• **Directions for this task**:
Transcribe exactly each line of the entries, from the opening line to the line with "in_data into a", with both of those lines included.

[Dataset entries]
◆ ◆ ◆
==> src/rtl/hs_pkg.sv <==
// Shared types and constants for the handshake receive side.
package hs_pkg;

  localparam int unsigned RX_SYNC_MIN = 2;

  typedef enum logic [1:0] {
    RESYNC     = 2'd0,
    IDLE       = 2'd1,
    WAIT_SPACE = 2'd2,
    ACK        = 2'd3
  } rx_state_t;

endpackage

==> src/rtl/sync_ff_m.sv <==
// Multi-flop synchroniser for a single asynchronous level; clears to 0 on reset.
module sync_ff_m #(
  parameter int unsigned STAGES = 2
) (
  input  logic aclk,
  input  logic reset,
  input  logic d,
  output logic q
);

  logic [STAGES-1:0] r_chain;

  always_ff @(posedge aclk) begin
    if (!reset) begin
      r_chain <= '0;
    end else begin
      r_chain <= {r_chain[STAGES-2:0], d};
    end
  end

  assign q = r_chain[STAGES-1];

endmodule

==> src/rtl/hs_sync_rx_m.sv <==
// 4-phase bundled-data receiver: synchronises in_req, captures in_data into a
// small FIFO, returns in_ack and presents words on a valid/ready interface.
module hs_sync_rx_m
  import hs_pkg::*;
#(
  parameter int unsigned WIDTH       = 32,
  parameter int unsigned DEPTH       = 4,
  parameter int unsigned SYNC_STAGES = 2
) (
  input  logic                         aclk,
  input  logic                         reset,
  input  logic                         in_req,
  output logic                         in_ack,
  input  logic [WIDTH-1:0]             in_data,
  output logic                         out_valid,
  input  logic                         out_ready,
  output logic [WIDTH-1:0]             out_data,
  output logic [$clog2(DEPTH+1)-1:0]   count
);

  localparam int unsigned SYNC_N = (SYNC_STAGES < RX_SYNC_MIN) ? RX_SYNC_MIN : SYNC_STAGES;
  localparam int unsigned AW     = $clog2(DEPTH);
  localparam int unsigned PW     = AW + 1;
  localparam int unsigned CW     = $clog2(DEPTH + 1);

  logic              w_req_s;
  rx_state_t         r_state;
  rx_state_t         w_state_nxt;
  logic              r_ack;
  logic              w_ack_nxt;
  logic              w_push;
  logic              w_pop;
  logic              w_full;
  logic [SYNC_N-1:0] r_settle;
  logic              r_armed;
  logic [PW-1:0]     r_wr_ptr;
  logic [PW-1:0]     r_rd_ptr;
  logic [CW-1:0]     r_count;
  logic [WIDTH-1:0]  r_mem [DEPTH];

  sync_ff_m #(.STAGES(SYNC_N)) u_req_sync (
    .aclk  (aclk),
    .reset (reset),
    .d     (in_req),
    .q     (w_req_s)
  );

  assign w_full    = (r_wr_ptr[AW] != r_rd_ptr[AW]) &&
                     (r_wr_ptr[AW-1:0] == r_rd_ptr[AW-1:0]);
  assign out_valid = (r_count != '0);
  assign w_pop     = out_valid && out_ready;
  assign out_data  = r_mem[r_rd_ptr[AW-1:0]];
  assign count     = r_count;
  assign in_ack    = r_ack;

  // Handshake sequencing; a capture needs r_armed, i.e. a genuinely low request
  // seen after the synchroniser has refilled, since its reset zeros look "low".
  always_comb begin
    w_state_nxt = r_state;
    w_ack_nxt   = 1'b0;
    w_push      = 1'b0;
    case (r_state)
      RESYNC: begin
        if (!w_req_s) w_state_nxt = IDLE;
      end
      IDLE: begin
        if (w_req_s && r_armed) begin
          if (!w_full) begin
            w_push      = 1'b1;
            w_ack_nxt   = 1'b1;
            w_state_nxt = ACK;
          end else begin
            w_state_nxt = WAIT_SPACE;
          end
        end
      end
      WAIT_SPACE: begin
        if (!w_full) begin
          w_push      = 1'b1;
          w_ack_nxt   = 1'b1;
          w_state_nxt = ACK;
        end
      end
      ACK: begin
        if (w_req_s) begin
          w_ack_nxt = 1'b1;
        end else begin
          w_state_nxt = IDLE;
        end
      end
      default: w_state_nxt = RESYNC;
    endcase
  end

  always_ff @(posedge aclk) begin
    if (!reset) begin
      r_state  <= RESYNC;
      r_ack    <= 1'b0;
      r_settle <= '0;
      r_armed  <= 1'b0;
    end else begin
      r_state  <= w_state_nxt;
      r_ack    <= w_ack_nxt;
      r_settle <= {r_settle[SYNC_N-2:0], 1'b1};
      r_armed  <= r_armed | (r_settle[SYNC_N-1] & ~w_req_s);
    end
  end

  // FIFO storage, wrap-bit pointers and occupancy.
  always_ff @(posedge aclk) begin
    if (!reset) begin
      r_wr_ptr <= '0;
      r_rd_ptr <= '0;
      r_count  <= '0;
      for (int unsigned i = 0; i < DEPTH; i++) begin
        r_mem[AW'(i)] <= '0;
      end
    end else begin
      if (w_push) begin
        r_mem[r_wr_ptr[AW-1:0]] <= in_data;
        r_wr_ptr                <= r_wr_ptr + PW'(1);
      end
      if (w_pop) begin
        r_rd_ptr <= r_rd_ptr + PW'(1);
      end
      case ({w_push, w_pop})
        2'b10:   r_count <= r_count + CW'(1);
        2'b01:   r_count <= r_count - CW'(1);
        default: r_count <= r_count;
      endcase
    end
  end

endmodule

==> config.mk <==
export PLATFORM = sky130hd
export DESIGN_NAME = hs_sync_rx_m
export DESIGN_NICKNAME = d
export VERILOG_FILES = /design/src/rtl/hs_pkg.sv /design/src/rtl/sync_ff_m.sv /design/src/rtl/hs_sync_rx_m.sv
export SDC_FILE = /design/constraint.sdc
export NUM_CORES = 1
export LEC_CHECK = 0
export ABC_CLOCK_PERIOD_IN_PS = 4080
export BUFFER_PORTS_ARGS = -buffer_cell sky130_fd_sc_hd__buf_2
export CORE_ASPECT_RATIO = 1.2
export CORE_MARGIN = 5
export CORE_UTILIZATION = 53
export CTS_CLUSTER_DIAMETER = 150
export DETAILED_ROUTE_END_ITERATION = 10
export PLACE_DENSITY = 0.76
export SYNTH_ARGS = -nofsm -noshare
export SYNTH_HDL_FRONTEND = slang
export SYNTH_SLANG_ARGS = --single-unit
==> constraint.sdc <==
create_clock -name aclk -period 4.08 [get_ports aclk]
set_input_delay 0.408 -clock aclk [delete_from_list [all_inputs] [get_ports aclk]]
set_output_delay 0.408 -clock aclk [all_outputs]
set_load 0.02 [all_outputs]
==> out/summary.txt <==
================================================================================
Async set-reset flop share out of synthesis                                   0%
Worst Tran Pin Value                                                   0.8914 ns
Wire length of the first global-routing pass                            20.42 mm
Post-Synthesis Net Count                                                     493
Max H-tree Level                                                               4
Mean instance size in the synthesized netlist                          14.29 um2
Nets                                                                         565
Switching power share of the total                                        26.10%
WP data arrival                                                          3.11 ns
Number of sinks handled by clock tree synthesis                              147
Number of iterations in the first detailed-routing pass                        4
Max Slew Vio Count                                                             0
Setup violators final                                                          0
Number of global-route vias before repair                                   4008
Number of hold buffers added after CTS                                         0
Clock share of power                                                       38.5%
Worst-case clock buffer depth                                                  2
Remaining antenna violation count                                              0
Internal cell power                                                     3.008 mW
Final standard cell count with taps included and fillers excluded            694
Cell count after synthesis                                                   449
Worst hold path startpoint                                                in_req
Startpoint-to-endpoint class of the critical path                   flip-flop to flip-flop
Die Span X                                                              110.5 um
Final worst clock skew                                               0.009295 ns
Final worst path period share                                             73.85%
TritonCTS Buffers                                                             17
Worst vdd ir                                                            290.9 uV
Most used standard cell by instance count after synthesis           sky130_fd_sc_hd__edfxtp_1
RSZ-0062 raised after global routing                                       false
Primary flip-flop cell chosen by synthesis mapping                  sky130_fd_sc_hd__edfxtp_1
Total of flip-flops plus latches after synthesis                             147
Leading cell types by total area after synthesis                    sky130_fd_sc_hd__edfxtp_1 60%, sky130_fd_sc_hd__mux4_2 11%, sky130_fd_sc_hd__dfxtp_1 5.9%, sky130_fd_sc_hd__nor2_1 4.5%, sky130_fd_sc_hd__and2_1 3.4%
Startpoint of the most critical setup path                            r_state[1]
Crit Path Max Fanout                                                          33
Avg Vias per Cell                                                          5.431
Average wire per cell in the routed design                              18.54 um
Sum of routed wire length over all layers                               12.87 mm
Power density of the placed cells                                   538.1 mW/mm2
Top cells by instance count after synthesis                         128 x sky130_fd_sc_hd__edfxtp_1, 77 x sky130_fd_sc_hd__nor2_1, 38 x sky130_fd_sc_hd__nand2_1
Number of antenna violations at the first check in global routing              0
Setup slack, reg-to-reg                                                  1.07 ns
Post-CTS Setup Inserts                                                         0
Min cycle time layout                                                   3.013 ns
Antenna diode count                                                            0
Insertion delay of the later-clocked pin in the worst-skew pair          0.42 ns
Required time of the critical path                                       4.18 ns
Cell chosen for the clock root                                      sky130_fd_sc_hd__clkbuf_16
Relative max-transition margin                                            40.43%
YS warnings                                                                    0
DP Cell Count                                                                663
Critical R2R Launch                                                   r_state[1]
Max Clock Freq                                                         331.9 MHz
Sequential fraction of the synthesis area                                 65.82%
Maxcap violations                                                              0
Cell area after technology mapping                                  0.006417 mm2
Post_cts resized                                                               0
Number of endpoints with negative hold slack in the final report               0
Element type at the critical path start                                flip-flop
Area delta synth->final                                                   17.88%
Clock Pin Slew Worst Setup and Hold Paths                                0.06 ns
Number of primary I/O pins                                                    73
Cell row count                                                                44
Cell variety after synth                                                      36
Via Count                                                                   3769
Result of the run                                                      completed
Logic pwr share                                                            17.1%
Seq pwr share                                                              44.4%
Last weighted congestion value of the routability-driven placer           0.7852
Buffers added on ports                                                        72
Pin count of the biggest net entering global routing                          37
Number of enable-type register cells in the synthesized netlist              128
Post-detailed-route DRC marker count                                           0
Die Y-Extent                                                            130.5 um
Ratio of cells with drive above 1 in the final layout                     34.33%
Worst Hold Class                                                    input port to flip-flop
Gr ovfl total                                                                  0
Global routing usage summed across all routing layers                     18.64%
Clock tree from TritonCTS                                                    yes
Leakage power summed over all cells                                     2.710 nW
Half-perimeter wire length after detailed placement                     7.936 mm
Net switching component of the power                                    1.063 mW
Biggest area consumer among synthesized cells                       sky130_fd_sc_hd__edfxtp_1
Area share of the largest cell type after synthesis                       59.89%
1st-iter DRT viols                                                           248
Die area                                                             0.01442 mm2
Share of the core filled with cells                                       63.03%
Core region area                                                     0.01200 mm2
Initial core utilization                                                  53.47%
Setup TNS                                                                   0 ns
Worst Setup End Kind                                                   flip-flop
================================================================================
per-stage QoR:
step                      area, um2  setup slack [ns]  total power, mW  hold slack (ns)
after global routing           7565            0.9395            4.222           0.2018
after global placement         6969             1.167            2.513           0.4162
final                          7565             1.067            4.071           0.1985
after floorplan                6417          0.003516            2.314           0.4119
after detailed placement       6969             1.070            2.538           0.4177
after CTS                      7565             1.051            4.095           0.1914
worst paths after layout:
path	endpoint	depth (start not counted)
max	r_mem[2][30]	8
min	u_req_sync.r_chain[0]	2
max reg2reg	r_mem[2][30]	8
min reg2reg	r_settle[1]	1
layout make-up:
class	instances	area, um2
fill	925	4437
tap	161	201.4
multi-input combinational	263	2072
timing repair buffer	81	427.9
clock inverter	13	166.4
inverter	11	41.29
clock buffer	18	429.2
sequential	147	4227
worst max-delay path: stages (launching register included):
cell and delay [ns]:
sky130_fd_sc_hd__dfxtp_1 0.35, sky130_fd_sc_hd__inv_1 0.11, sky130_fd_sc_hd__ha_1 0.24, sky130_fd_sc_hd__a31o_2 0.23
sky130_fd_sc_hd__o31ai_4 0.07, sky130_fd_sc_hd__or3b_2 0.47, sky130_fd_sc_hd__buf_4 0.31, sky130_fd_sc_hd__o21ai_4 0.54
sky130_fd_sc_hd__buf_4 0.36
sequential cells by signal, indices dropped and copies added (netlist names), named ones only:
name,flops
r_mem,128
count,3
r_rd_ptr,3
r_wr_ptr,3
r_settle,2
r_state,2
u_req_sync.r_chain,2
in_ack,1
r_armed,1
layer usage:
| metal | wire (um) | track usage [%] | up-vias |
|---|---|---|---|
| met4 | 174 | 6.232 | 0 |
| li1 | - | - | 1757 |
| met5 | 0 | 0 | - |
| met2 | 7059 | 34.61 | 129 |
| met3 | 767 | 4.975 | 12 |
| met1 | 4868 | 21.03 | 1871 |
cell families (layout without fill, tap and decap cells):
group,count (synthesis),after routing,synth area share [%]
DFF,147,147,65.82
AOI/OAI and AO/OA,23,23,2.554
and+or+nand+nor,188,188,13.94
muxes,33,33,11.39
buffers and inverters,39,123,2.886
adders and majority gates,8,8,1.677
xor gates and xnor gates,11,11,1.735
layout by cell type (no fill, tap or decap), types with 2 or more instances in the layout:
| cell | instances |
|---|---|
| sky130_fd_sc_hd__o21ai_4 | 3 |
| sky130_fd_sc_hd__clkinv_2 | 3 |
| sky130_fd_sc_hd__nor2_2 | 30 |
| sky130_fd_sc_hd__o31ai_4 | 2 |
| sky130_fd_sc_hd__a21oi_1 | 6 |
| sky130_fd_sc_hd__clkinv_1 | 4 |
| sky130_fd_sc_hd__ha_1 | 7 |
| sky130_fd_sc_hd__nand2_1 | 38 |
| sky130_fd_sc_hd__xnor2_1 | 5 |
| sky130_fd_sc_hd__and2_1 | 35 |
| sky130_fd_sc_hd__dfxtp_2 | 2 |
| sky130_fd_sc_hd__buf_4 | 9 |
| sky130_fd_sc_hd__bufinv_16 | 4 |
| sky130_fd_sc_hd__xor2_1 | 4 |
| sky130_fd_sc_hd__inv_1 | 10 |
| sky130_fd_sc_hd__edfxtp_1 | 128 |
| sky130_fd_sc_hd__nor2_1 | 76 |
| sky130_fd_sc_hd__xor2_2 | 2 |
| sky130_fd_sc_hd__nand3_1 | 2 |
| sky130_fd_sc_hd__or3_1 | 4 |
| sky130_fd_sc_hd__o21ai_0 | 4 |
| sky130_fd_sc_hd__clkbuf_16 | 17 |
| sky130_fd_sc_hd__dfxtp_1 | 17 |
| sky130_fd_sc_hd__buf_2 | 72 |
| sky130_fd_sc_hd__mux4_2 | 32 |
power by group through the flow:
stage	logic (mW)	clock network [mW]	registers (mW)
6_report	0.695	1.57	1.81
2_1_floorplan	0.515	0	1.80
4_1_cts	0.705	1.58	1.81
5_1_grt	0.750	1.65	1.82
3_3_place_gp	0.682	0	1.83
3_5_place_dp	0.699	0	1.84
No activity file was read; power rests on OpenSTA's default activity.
◆ ◆ ◆
• **Task output**:
==> src/rtl/hs_pkg.sv <==
// Shared types and constants for the handshake receive side.
package hs_pkg;

  localparam int unsigned RX_SYNC_MIN = 2;

  typedef enum logic [1:0] {
    RESYNC     = 2'd0,
    IDLE       = 2'd1,
    WAIT_SPACE = 2'd2,
    ACK        = 2'd3
  } rx_state_t;

endpackage

==> src/rtl/sync_ff_m.sv <==
// Multi-flop synchroniser for a single asynchronous level; clears to 0 on reset.
module sync_ff_m #(
  parameter int unsigned STAGES = 2
) (
  input  logic aclk,
  input  logic reset,
  input  logic d,
  output logic q
);

  logic [STAGES-1:0] r_chain;

  always_ff @(posedge aclk) begin
    if (!reset) begin
      r_chain <= '0;
    end else begin
      r_chain <= {r_chain[STAGES-2:0], d};
    end
  end

  assign q = r_chain[STAGES-1];

endmodule

==> src/rtl/hs_sync_rx_m.sv <==
// 4-phase bundled-data receiver: synchronises in_req, captures in_data into a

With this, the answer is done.